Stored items

=== Section Start ===

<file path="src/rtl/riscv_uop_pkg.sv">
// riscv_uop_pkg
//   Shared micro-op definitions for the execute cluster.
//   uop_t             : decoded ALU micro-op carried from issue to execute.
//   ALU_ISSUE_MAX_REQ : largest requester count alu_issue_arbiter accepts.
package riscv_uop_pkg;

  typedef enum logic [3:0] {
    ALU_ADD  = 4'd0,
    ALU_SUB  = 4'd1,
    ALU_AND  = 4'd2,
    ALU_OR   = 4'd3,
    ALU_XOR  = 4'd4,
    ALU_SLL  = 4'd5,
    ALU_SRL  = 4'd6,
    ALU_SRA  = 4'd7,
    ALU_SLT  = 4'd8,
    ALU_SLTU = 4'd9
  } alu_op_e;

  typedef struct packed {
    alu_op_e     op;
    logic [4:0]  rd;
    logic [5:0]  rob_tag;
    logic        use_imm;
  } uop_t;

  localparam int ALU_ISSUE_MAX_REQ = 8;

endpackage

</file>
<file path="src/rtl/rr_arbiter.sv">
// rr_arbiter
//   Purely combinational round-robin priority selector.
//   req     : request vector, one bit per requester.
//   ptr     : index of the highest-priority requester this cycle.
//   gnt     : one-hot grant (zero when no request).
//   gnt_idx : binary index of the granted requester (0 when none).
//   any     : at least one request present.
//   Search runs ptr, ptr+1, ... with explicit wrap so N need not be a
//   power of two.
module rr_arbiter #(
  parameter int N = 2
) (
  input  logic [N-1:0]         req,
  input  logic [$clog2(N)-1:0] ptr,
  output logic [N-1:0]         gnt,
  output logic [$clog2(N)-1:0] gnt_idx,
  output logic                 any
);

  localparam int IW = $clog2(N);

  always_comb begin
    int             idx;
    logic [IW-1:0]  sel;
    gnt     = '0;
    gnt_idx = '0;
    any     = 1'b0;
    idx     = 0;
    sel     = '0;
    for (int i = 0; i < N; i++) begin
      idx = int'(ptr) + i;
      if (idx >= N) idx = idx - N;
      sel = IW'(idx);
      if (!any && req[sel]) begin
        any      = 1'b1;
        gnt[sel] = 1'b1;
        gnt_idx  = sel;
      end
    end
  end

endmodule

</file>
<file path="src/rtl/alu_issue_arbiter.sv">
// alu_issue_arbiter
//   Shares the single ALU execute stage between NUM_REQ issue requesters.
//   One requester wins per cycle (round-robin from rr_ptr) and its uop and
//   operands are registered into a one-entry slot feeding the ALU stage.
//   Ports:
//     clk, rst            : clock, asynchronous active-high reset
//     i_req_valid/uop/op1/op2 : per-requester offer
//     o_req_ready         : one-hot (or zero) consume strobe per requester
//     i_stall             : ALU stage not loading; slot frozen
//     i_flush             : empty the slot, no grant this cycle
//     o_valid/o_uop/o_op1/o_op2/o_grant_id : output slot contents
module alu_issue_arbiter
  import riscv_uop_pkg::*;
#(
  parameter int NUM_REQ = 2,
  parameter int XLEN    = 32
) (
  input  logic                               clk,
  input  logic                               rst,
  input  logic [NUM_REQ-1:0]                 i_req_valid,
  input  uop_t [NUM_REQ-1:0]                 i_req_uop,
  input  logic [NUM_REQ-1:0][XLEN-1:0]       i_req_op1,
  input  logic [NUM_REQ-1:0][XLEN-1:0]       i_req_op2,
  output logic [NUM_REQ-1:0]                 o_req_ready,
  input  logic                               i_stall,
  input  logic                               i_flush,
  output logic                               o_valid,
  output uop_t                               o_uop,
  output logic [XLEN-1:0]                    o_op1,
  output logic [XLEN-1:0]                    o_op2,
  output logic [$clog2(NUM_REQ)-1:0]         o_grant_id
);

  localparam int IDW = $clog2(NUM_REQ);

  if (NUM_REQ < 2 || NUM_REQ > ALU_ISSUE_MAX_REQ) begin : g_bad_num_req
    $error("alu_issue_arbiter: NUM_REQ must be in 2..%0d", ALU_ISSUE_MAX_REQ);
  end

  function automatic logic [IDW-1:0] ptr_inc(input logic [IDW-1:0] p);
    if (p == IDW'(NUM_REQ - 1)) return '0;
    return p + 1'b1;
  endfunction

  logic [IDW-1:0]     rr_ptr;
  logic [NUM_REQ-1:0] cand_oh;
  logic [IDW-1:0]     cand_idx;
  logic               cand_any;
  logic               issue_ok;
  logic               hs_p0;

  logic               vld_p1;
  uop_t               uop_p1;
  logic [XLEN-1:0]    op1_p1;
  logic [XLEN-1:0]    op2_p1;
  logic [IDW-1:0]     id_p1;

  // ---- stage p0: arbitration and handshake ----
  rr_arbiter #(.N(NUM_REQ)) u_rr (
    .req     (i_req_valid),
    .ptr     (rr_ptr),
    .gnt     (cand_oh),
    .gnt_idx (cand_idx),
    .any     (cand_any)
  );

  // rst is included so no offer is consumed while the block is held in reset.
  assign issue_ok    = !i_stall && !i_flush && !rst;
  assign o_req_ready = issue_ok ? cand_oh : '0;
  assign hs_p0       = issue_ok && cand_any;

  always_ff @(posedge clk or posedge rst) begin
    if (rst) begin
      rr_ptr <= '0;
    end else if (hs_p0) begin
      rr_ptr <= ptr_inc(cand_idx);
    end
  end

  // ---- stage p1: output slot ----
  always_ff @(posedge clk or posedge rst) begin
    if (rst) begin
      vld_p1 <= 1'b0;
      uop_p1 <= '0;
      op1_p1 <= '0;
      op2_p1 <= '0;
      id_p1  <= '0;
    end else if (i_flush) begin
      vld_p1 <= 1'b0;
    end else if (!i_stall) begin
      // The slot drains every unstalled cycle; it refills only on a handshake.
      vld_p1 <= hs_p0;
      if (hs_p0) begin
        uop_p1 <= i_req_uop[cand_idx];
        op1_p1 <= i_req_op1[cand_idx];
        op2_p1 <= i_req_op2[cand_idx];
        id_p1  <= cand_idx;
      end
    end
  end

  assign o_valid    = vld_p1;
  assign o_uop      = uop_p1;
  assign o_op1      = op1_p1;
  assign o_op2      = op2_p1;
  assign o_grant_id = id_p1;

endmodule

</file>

=== Section End ===

● **REQUIRED ACTION**
Would you please return all lines of the data that include the word "when"?

● **RESULT FOR THIS TASK**
//   gnt     : one-hot grant (zero when no request).
//   gnt_idx : binary index of the granted requester (0 when none).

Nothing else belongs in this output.